- _Dataset extract_:
_ _ _ _ _
===== src/rtl/dither_seq.sv =====
module dither_seq #(
  parameter int CODE_W     = 3,
  parameter int BASE_SHIFT = 3,
  parameter int WEIGHT_W   = 8,
  parameter int LFSR_W     = 7,
  parameter int JIT_W      = 6,
  parameter int LFSR_SEED  = 1
) (
  input  logic                clk,
  input  logic                rst_n,
  input  logic [CODE_W-1:0]   div,
  input  logic                spread,
  input  logic                run_ok,
  input  logic                ov,
  output logic                reg_hi,
  output logic                trk_hi,
  output logic                reg_lo,
  output logic                trk_lo,
  output logic                delta_cap,
  output logic                mode,
  output logic                cycle_done,
  output logic [WEIGHT_W-1:0] corr_weight
);
  localparam int CNT_W = BASE_SHIFT + (1 << CODE_W) - 1;
  localparam int SW    = CNT_W + 2;

  logic                go, run_q, spr_q, last;
  logic [CODE_W-1:0]   code_q;
  logic [CNT_W-1:0]    cnt;
  logic [LFSR_W-1:0]   lfsr;
  logic [WEIGHT_W-1:0] weight;
  logic [CNT_W:0]      per, half, base, jmax, b_hi, b_lo, cx;
  logic signed [SW-1:0] lim, raw1, raw2, off1, off2;

  function automatic logic signed [SW-1:0] clampj(input logic signed [SW-1:0] r,
                                                  input logic signed [SW-1:0] l);
    return (r > l) ? l : ((r < -l) ? -l : r);
  endfunction

  assign go   = run_ok & ~ov;
  assign per  = (CNT_W+1)'(1) << (int'(code_q) + BASE_SHIFT);
  assign half = per >> 1;
  assign base = half - (half >> 2);
  assign jmax = spr_q ? (half >> 4) : '0;
  assign lim  = $signed({1'b0, jmax});
  assign raw1 = SW'($signed(lfsr[JIT_W-1:0]));
  assign raw2 = SW'($signed({lfsr[0], lfsr[LFSR_W-1:LFSR_W-JIT_W+1]}));
  assign off1 = clampj(raw1, lim);
  assign off2 = clampj(raw2, lim);
  assign b_hi = (CNT_W+1)'($signed({1'b0, base}) + off1);
  assign b_lo = half + (CNT_W+1)'($signed({1'b0, base}) + off2);
  assign cx   = {1'b0, cnt};
  assign last = run_q && (cx == per - 1'b1);

  assign reg_hi      = run_q && (cx < b_hi);
  assign trk_hi      = run_q && (cx >= b_hi) && (cx < half);
  assign reg_lo      = run_q && (cx >= half) && (cx < b_lo);
  assign trk_lo      = run_q && (cx >= b_lo);
  assign mode        = reg_lo | trk_lo;
  assign delta_cap   = last & trk_lo;
  assign cycle_done  = last;
  assign corr_weight = weight;

  always_ff @(posedge clk) begin
    if (!rst_n) begin
      run_q  <= 1'b0;
      cnt    <= '0;
      code_q <= '0;
      spr_q  <= 1'b0;
      lfsr   <= LFSR_W'(LFSR_SEED);
      weight <= '0;
    end else begin
      run_q <= go;
      if (!go) begin
        cnt    <= '0;
        weight <= '0;
        code_q <= div;
        spr_q  <= spread;
      end else if (run_q) begin
        if (last) begin
          cnt    <= '0;
          code_q <= div;
          spr_q  <= spread;
          lfsr   <= {lfsr[LFSR_W-2:0], lfsr[LFSR_W-1] ^ lfsr[LFSR_W-2]};
          if (weight != '1) weight <= weight + 1'b1;
        end else begin
          cnt <= cnt + 1'b1;
        end
      end
    end
  end


  phase_onehot_chk: assert property (@(posedge clk) disable iff (!rst_n)
    run_q |-> $onehot({reg_hi, trk_hi, reg_lo, trk_lo}));

  wrap_start_chk: assert property (@(posedge clk) disable iff (!rst_n)
    cycle_done && go |=> reg_hi);

  trk_lo_hold_chk: assert property (@(posedge clk) disable iff (!rst_n)
    trk_lo && go && !cycle_done |=> trk_lo);

  cfg_hold_chk: assert property (@(posedge clk) disable iff (!rst_n)
    run_q && go && !cycle_done |=> $stable(code_q) && $stable(spr_q));

  weight_step_chk: assert property (@(posedge clk) disable iff (!rst_n)
    cycle_done && go && corr_weight != '1 |=> corr_weight == $past(corr_weight) + 1'b1);

  weight_hold_chk: assert property (@(posedge clk) disable iff (!rst_n)
    go && !cycle_done |=> $stable(corr_weight));

  ov_clear_chk: assert property (@(posedge clk) disable iff (!rst_n)
    ov |=> corr_weight == '0 && !reg_hi && !trk_hi && !reg_lo && !trk_lo);
endmodule


===== config.mk =====
export PLATFORM = sky130hd
export DESIGN_NAME = dither_seq
export DESIGN_NICKNAME = d
export VERILOG_FILES = /design/src/rtl/dither_seq.sv
export SDC_FILE = /design/constraint.sdc
export NUM_CORES = 1
export LEC_CHECK = 0
export BUFFER_PORTS_ARGS = -buffer_cell sky130_fd_sc_hd__buf_2
export CAP_MARGIN = 20
export CORE_MARGIN = 8
export CORE_UTILIZATION = 50
export DETAILED_ROUTE_END_ITERATION = 10
export PLACE_DENSITY = 0.69
export SYNTH_ARGS = -nofsm -noshare
export SYNTH_HDL_FRONTEND = slang
export SYNTH_SLANG_ARGS = --single-unit

===== constraint.sdc =====
create_clock -name clk -period 14.4 [get_ports clk]
set_input_delay 1.44 -clock clk [delete_from_list [all_inputs] [get_ports clk]]
set_output_delay 1.44 -clock clk [all_outputs]
set_load 0.01 [all_outputs]

### Word level (Yosys, flattened, before mapping)

Cells that the tools add are included.

* add/subtract/negate cells: 9
* order comparisons: 10
* eq/ne operators: 4
* shift-type cells: 1
* muxes and demuxes: 12
* bitwise logic cells: 5
* reductions and logical operators: 11

Operators by type and width (number)
* $mux W11: 4
* $lt A6 B12 Y1: 2
* $add A11 B11 Y11: 2
* $ge A10 B11 Y1: 2
* $lt A10 B11 Y1: 2
* $gt A6 B7 Y1: 2
* $neg A6 Y12: 1
* $add A10 B11 Y11: 1
* $eq A10 B11 Y1: 1
* $shl A1 B4 Y11 const A: 1
* $sub A10 B8 Y11: 1
* $sub A11 B1 Y11 const B: 1
* $add A10 B1 Y10 const B: 1
* $ge A10 B10 Y1: 1
* $lt A10 B10 Y1: 1
* $mux W10: 1
* $mux W3: 3
* $add A8 B1 Y8 const B: 1
* $ne A8 B8 Y1 const B: 1
* $logic_and A1 B1 Y1: 7
* $mux W6: 1
* $reduce_and A3 Y1: 2
* $add A3 B2 Y4 const B: 1
* $ne A2 B1 Y1 const B: 2
* other kinds (6): 10

* register bits after elaboration: 30
* input port bits: 8
* output and inout port bits: 15
* logic and storage cells: 58

### Depth between registers and ports, before layout

Gate-level depths: netlist (run 1).

* depth after elaboration: 12
* mapped depth: 35
* depth with buffers taken out: 33

### Worst setup path after synthesis (run 1)

OpenSTA, ideal clock, no wires.

* path type: reg-to-output
* start point: reg code_q[1]
* end point: out mode
* arrival: 6590 ps
* data required time: 12960 ps
* setup slack: 6370 ps
* cell stages (with the launch flop): 34
* buffers on the path: 2
* path through: dfxtp_1 > buf_6 > clkbuf_1 > nor2b_1 > nand2_1 > inv_1 > nand2_1 > ha_1 > a21boi_0 > ha_1 > and4_1 > a21o_1 > o211a_1 > o21ai_2 > mux2_2 > o21ai_0 > fa_1 > inv_1 > ha_1 > inv_1 > fa_1 > inv_1 > a21oi_1 > o21ai_0 > a21o_1 > a21o_1 > a21o_1 > a21oi_1 > xor2_1 > ha_1 > nand2_1 > nor4_1 > o31ai_1 > a211oi_1

* word-level cells in the longest chain between the ends: 12
* elaborated cells on any way between the ends: 18
* classes of those cells: add/sub: 5; order compare: 5; shift: 1; mux: 3; bitwise: 1; reduce/logical: 3

RTL lines
* from (decl): line 28 `logic [CODE_W-1:0] code_q;`
* from (signal assigned): line 77 `code_q <= div;`
* from (signal assigned): line 82 `code_q <= div;`
* $add A3 B2 Y4 *: line 41 `assign per = (CNT_W+1)'(1) << (int'(code_q) + BASE_SHIFT);`
* $shl A1 B4 Y11 *: line 41
* $mux W6: line 44 `assign jmax = spr_q ? (half >> 4) : '0;`
* $neg A6 Y12: line 37 `return (r > l) ? l : ((r < -l) ? -l : r);`
* $lt A6 B12 Y1: line 37
* $mux W11 (2 in a row): line 37
* $add A11 B11 Y11: line 51 `assign b_lo = half + (CNT_W+1)'($signed({1'b0, base}) + off2);`
* $add A10 B11 Y11: line 51
* $lt A10 B11 Y1 or $ge A10 B11 Y1 (tied branches): line 57, 58
* $logic_and A1 B1 Y1 (on tied branches): line 57, 58
* $or A1 B1 Y1 *: line 59 `assign mode = reg_lo | trk_lo;`
* to (decl): line 20 `output logic mode,`

Mark *: on every way between the ends. The rest lies on a longest branch, timed or not.

### Final worst setup path (run 1)

Ends and elaborated chain as after synthesis.

==> metrics.txt, run 1 <==
# TYPE chip_impl_metric gauge
chip_impl_metric{name="final_total_negative_setup_slack",unit="ns"} 0
chip_impl_metric{name="antenna_cells",unit=""} 0
chip_impl_metric{name="min_path_cells",unit=""} 2
chip_impl_metric{name="grt_first_pass_wirelength",unit="mm"} 19.4
chip_impl_metric{name="ys_ff_latch",unit=""} 30
chip_impl_metric{name="synth_top_cell_area_share",unit="%"} 23.9
chip_impl_metric{name="cts.repair_timing.setup_buffer_count",unit=""} 0
chip_impl_info{name="post-synth-top-count-cell",value="sky130_fd_sc_hd__ha_1"} 1
chip_impl_metric{name="clock_latency",unit="ns"} 0.28
chip_impl_info{name="worst_hold_startpoint",value="corr_weight[5]"} 1
chip_impl_info{name="worst_setup_path_start_kind",value="register"} 1
chip_impl_metric{name="share_of_async_settable_or_async_resettable_flops_after_synthesis",unit="%"} 0
chip_impl_metric{name="period_share",unit="%"} 63.6
chip_impl_metric{name="die_h",unit="um"} 113
chip_impl_metric{name="synth-edff-count",unit=""} 0
chip_impl_metric{name="layout-drive-gt1-share",unit="%"} 8.58
chip_impl_metric{name="post_cts_resized",unit=""} 0
chip_impl_info{name="path_common_cell",value="sky130_fd_sc_hd__inv_1"} 1
chip_impl_metric{name="pre_cts_ws",unit="ns"} 5.54
chip_impl_metric{name="cts.reportedPaths.clkPinSlew",unit="ns"} 0.06
chip_impl_info{name="synth_flop_type",value="sky130_fd_sc_hd__dfxtp_1"} 1
chip_impl_metric{name="post-route-min-period",unit="ns"} 9.16
chip_impl_metric{name="required",unit="ns"} 12.96
chip_impl_metric{name="totalPowerFinal",unit="uW"} 394
chip_impl_metric{name="htreeDepth",unit=""} 2
chip_impl_metric{name="reg2reg_setup_slack",unit="ns"} 11.76
chip_impl_metric{name="cp_slowest_stage_delay",unit="ns"} 0.66
chip_impl_info{name="timing.critical_path.from",value="code_q[1]"} 1
chip_impl_metric{name="synthesis.area",unit="mm^2"} 0.00472
chip_impl_metric{name="max-slew-margin-rel",unit="%"} 55.6
chip_impl_metric{name="grt_usage",unit="%"} 18.3
chip_impl_info{name="timing_worst_setup_path_type",value="reg -> out"} 1
chip_impl_info{name="min-delay-path-class",value="reg -> reg"} 1
chip_impl_metric{name="timing.max_cap.violations",unit=""} 0
chip_impl_metric{name="numPortBuffers",unit=""} 22
chip_impl_metric{name="final_antenna_net_count",unit=""} 0
chip_impl_metric{name="grt-ovfl-total",unit=""} 0
chip_impl_metric{name="timing_max_transition_violations_final",unit=""} 0
chip_impl_info{name="reg2reg_to",value="corr_weight[5]"} 1
chip_impl_info{name="synth_largest_area_cell",value="sky130_fd_sc_hd__ha_1"} 1
chip_impl_metric{name="critPathArrivalTime",unit="ns"} 7.72
chip_impl_metric{name="filler_cell_count",unit=""} 899
chip_impl_info{name="root_buffer",value="sky130_fd_sc_hd__clkbuf_8"} 1
chip_impl_metric{name="route.detailed.drc",unit=""} 0
chip_impl_metric{name="wl_cell",unit="um"} 15.8
chip_impl_info{name="netlist_top_cells_area",value="sky130_fd_sc_hd__ha_1, sky130_fd_sc_hd__dfxtp_1, sky130_fd_sc_hd__a21oi_1"} 1
chip_impl_metric{name="place_area",unit="mm^2"} 0.00493
chip_impl_metric{name="flow.area_growth_from_synthesis",unit="%"} 6.81
chip_impl_info{name="worstReg2RegStart",value="code_q[1]"} 1
chip_impl_metric{name="fmaxAchievable",unit="MHz"} 109
chip_impl_info{name="rsz0062_at_grt",value="false"} 1
chip_impl_metric{name="postRouteWirelength",unit="mm"} 11.5
chip_impl_info{name="worst_hold_path.endpoint",value="corr_weight[5]"} 1
chip_impl_metric{name="gp_routability_congestion",unit=""} 1.01
chip_impl_metric{name="dp_hpwl",unit="mm"} 9.50
chip_impl_info{name="tritoncts",value="built"} 1
chip_impl_metric{name="cts_max_path_buffers",unit=""} 2
chip_impl_metric{name="drt_pass1_iterations",unit=""} 5
chip_impl_info{name="crit_path_end_kind",value="output pin"} 1
chip_impl_metric{name="power_leakage",unit="nW"} 2.34
chip_impl_metric{name="first_global_vias",unit=""} 4209
chip_impl_metric{name="top_level_ports",unit=""} 23
chip_impl_metric{name="postLayoutCellArea",unit="mm^2"} 0.00504
chip_impl_info{name="worst_path_dominant_cell_family",value="compound AO/OA/AOI/OAI gates"} 1
chip_impl_metric{name="routed-via-count",unit=""} 4185
chip_impl_metric{name="worst_setup_slack_after_layout",unit="ns"} 5.24
chip_impl_metric{name="hold_viol_final",unit=""} 0
chip_impl_metric{name="synthesis.area_per_instance",unit="um^2"} 7.91
chip_impl_metric{name="viasPerCell",unit=""} 5.74
chip_impl_info{name="synth_commonest_cells",value="sky130_fd_sc_hd__ha_1, sky130_fd_sc_hd__inv_1, sky130_fd_sc_hd__nand2_1"} 1
chip_impl_metric{name="postSynthCellCount",unit=""} 597
chip_impl_metric{name="cellPowerDensity",unit="mW/mm^2"} 78.1
chip_impl_metric{name="reg2reg_depth",unit=""} 8
chip_impl_metric{name="cts_made_buffers",unit=""} 5
chip_impl_metric{name="worst_ir_drop_vdd",unit="mV"} 0.0659
chip_impl_metric{name="cts_hold_buffers",unit=""} 0
chip_impl_metric{name="grt_start_max_net_pins",unit=""} 18
chip_impl_metric{name="synth_cell_type_count",unit=""} 60
chip_impl_info{name="run_status",value="finished clean"} 1
chip_impl_metric{name="clock-sinks",unit=""} 30
chip_impl_metric{name="floorplan.initialDensity",unit="%"} 51.3
chip_impl_metric{name="placement_rows",unit=""} 35
chip_impl_metric{name="detail_route.iter0.violations",unit=""} 225
chip_impl_metric{name="floorplan.core_area",unit="mm^2"} 0.00920
chip_impl_metric{name="num-nets-final",unit=""} 725
chip_impl_metric{name="synth_seq_area_share",unit="%"} 12.7
chip_impl_metric{name="least_margin_pin_slew",unit="ns"} 0.665
chip_impl_info{name="cp_slowest_cell",value="sky130_fd_sc_hd__dfxtp_1"} 1
chip_impl_metric{name="fp.dieArea",unit="mm^2"} 0.0128
chip_impl_metric{name="critPathMaxFanout",unit=""} 17
chip_impl_metric{name="worst_clock_skew",unit="ns"} 0.00536
chip_impl_metric{name="critical_path.n_buffers_inverters",unit=""} 6
chip_impl_metric{name="yosys_warnings",unit=""} 0
chip_impl_metric{name="die_width",unit="um"} 113
chip_impl_metric{name="antenna_found_initial",unit=""} 0
chip_impl_metric{name="report.final.setup_viol",unit=""} 0
-- tightest hold or removal path: cells and delay by family, from the launching register on --
family	cells	cell delay, ns
flops	1	0.33
compound gates	2	0.14
-- state kept, by name, indices dropped and copies added, names as in the netlist --
| register | cells |
|---|---|
| code_q | 3 |
| corr_weight | 8 |
| cnt | 10 |
| spr_q | 1 |
| run_q | 1 |
| lfsr | 7 |
-- layer usage --
layer / GRT usage (%) / up-vias / wire length, um
met4: 5.60 / 0 / 180
met3: 1.12 / 13 / 313
li1: - / 2140 / -
met5: 0 / - / 0
met2: 33.1 / 89 / 5600
met1: 22.5 / 1943 / 5410
-- cells in the final DEF (no fill, tap or decap), types with 8 or more instances in the layout --
cell,Yosys,final
sky130_fd_sc_hd__a21o_1,15,15
sky130_fd_sc_hd__o21a_1,16,16
sky130_fd_sc_hd__o21ai_0,32,32
sky130_fd_sc_hd__buf_2,3,22
sky130_fd_sc_hd__nand3_1,9,9
sky130_fd_sc_hd__mux2i_1,15,15
sky130_fd_sc_hd__xor2_1,18,18
sky130_fd_sc_hd__dfxtp_1,30,30
sky130_fd_sc_hd__clkbuf_8,0,8
sky130_fd_sc_hd__nand2_1,49,49
sky130_fd_sc_hd__inv_1,53,53
sky130_fd_sc_hd__nor2b_1,27,27
sky130_fd_sc_hd__nor2_1,41,41
sky130_fd_sc_hd__a21oi_1,44,44
sky130_fd_sc_hd__ha_1,90,90
sky130_fd_sc_hd__xnor2_1,20,20
sky130_fd_sc_hd__fa_1,10,10
-- kinds of logic (layout without fill, tap and decap cells) --
family | Yosys count | in the layout | synth area share (%)
DFF | 30 | 30 | 12.7
muxes | 22 | 22 | 4.90
adders and majority gates | 101 | 101 | 28.3
xor gates and xnor gates | 41 | 41 | 8.24
AOI/OAI and AO/OA | 156 | 156 | 21.3
buffers and inverters | 69 | 87 | 5.73
and+or+nand+nor | 176 | 176 | 18.6
other | 2 | 5 | 0.159
-- stage by stage --
step                instances  util [%]  hold WS [ns]
detailed placement        721      53.6         0.510
floorplan                 600         -         0.496
global route              729      54.8         0.547
CTS                       729      54.8         0.523
finish                    729      54.8         0.519
global placement          721      53.6         0.487
-- cell type report --
type	instances	area, um^2	area share [%]
Timing Repair Buffer	24	125	2.48
Inverter	55	206	4.10
Sequential cell	30	601	11.9
Multi-Input combinational cell	501	3860	76.6
Tap cell	111	139	2.76
Clock buffer	8	110	2.18
-- how the worst max path moves through the flow --
stage          endpoint  depth (start not counted)
2_1_floorplan      mode                         33
3_3_place_gp       mode                         32
3_5_place_dp       mode                         32
4_1_cts            mode                         32
5_1_grt            mode                         33
6_report           mode                         33
-- power by group --
group,total (mW),switching [mW],leakage [nW],internal (mW)
combinational,0.227,0.126,2.04,0.101
sequential,0.0872,0.00334,0.243,0.0839
clock,0.0793,0.0311,0.0575,0.0482
Power figures use the tool's default switching activity.
==> inputs of run 2 (changes only) <==
--- a/config.mk
+++ b/config.mk
@@ -10,7 +10,7 @@
 export CORE_MARGIN = 8
 export CORE_UTILIZATION = 50
 export DETAILED_ROUTE_END_ITERATION = 10
-export PLACE_DENSITY = 0.69
+export PLACE_DENSITY = 0.72
 export SYNTH_ARGS = -nofsm -noshare
 export SYNTH_HDL_FRONTEND = slang
 export SYNTH_SLANG_ARGS = --single-unit
==> constraint.sdc (replaced) <==
create_clock -name clk -period 8.2 [get_ports clk]
set_input_delay 0.82 -clock clk [delete_from_list [all_inputs] [get_ports clk]]
set_output_delay 0.82 -clock clk [all_outputs]
set_load 0.01 [all_outputs]
==> run 2 against run 1 <==
  * Register-to-register slack worse by 6.2 ns
  * Total power is 75% higher
  * Via count is 3.1% higher
  * Final cell count is 1.5% higher
  * Non-clock buffer count is 11 higher
  * Critical path type unchanged
==> metrics.txt, run 2 (synthesis results as in run 1) <==
# TYPE chip_impl_metric gauge
chip_impl_metric{name="pre_cts_ws",unit="ns"} 0.267
chip_impl_metric{name="seq_area",unit="um^2"} 602
chip_impl_metric{name="floorplan.initialDensity",unit="%"} 51.3
chip_impl_metric{name="grt-ovfl-total",unit=""} 0
chip_impl_metric{name="timing.max_cap.violations",unit=""} 0
chip_impl_metric{name="fp.dieArea",unit="mm^2"} 0.0128
chip_impl_metric{name="drt_pass1_iterations",unit=""} 5
chip_impl_metric{name="antenna_cells",unit=""} 0
chip_impl_info{name="min-delay-path-class",value="reg -> reg"} 1
chip_impl_metric{name="die_width",unit="um"} 113
chip_impl_metric{name="grt_first_pass_wirelength",unit="mm"} 20.0
chip_impl_metric{name="top_level_ports",unit=""} 23
chip_impl_metric{name="cts_hold_buffers",unit=""} 0
chip_impl_info{name="run_status",value="finished clean"} 1
chip_impl_metric{name="post-route-min-period",unit="ns"} 7.68
chip_impl_metric{name="largest_register_ffs",unit=""} 10
chip_impl_metric{name="postRouteWirelength",unit="mm"} 12.0
chip_impl_metric{name="layout-drive-gt1-share",unit="%"} 10.7
chip_impl_metric{name="wl_cell",unit="um"} 16.2
chip_impl_metric{name="timing_max_transition_violations_final",unit=""} 0
chip_impl_metric{name="first_global_vias",unit=""} 4312
chip_impl_metric{name="antenna_found_initial",unit=""} 0
chip_impl_metric{name="least_margin_pin_slew",unit="ns"} 0.651
chip_impl_metric{name="critPathArrivalTime",unit="ns"} 6.86
chip_impl_metric{name="viasPerCell",unit=""} 5.83
chip_impl_metric{name="cp_slowest_stage_delay",unit="ns"} 0.44
chip_impl_info{name="largest-register",value="cnt"} 1
chip_impl_metric{name="flow.area_growth_from_synthesis",unit="%"} 8.62
chip_impl_info{name="cp_slowest_cell",value="sky130_fd_sc_hd__fa_1"} 1
chip_impl_metric{name="clock_latency",unit="ns"} 0.27
chip_impl_info{name="mostFrequentLayoutCells",value="sky130_fd_sc_hd__ha_1, sky130_fd_sc_hd__inv_1, sky130_fd_sc_hd__nand2_1, sky130_fd_sc_hd__a21oi_1, sky130_fd_sc_hd__nor2_1"} 1
chip_impl_metric{name="fmaxAchievable",unit="MHz"} 130
chip_impl_metric{name="worst_ir_drop_vdd",unit="mV"} 0.135
chip_impl_metric{name="placement_rows",unit=""} 35
chip_impl_info{name="timing_worst_setup_path_type",value="reg -> out"} 1
chip_impl_metric{name="cts_max_path_buffers",unit=""} 2
chip_impl_metric{name="grt_start_max_net_pins",unit=""} 17
chip_impl_metric{name="multiInputGateArea",unit="mm^2"} 0.00388
chip_impl_metric{name="fin_hold_ws",unit="ns"} 0.512
chip_impl_metric{name="power_leakage",unit="nW"} 2.39
chip_impl_metric{name="route.detailed.drc",unit=""} 0
chip_impl_metric{name="hold_viol_final",unit=""} 0
chip_impl_metric{name="cellPowerDensity",unit="mW/mm^2"} 134
chip_impl_metric{name="numPortBuffers",unit=""} 22
chip_impl_metric{name="report.final.setup_viol",unit=""} 0
chip_impl_metric{name="dp_hpwl",unit="mm"} 9.77
chip_impl_metric{name="required",unit="ns"} 7.38
chip_impl_metric{name="filler_cell_count",unit=""} 885
chip_impl_metric{name="totalPowerFinal",unit="uW"} 688
chip_impl_metric{name="die_h",unit="um"} 113
chip_impl_metric{name="routed-via-count",unit=""} 4316
chip_impl_metric{name="detail_route.iter0.violations",unit=""} 202
chip_impl_metric{name="htreeDepth",unit=""} 2
chip_impl_metric{name="final_antenna_net_count",unit=""} 0
chip_impl_metric{name="max-slew-margin-rel",unit="%"} 56.5
chip_impl_metric{name="gp_routability_congestion",unit=""} 0.916
chip_impl_info{name="tritoncts",value="built"} 1
chip_impl_metric{name="num-nets-final",unit=""} 736
chip_impl_info{name="crit_path_end_kind",value="output pin"} 1
chip_impl_metric{name="cts_made_buffers",unit=""} 5
chip_impl_metric{name="cts.reportedPaths.clkPinSlew",unit="ns"} 0.06
chip_impl_metric{name="period_share",unit="%"} 93.7
chip_impl_metric{name="grt_usage",unit="%"} 18.8
chip_impl_metric{name="worst_clock_skew",unit="ns"} 0.00517
chip_impl_metric{name="worst_setup_slack_after_layout",unit="ns"} 0.516
chip_impl_info{name="final_common_cell",value="sky130_fd_sc_hd__ha_1"} 1
chip_impl_metric{name="critPathMaxFanout",unit=""} 7
chip_impl_info{name="worst_setup_path_start_kind",value="register"} 1
chip_impl_metric{name="floorplan.core_area",unit="mm^2"} 0.00920
chip_impl_metric{name="clock-sinks",unit=""} 30
chip_impl_info{name="root_buffer",value="sky130_fd_sc_hd__clkbuf_8"} 1
## run 2: changes by cell type in the layout (fill, tap and decap cells not counted), sizes merged
cell    before  now
buf         24   35
clkinv       0    1
clkbuf       8    7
_ _ _ _ _
Please copy each line of the material that has the string "else" somewhere in it.

    end else begin
      end else if (run_q) begin
        end else begin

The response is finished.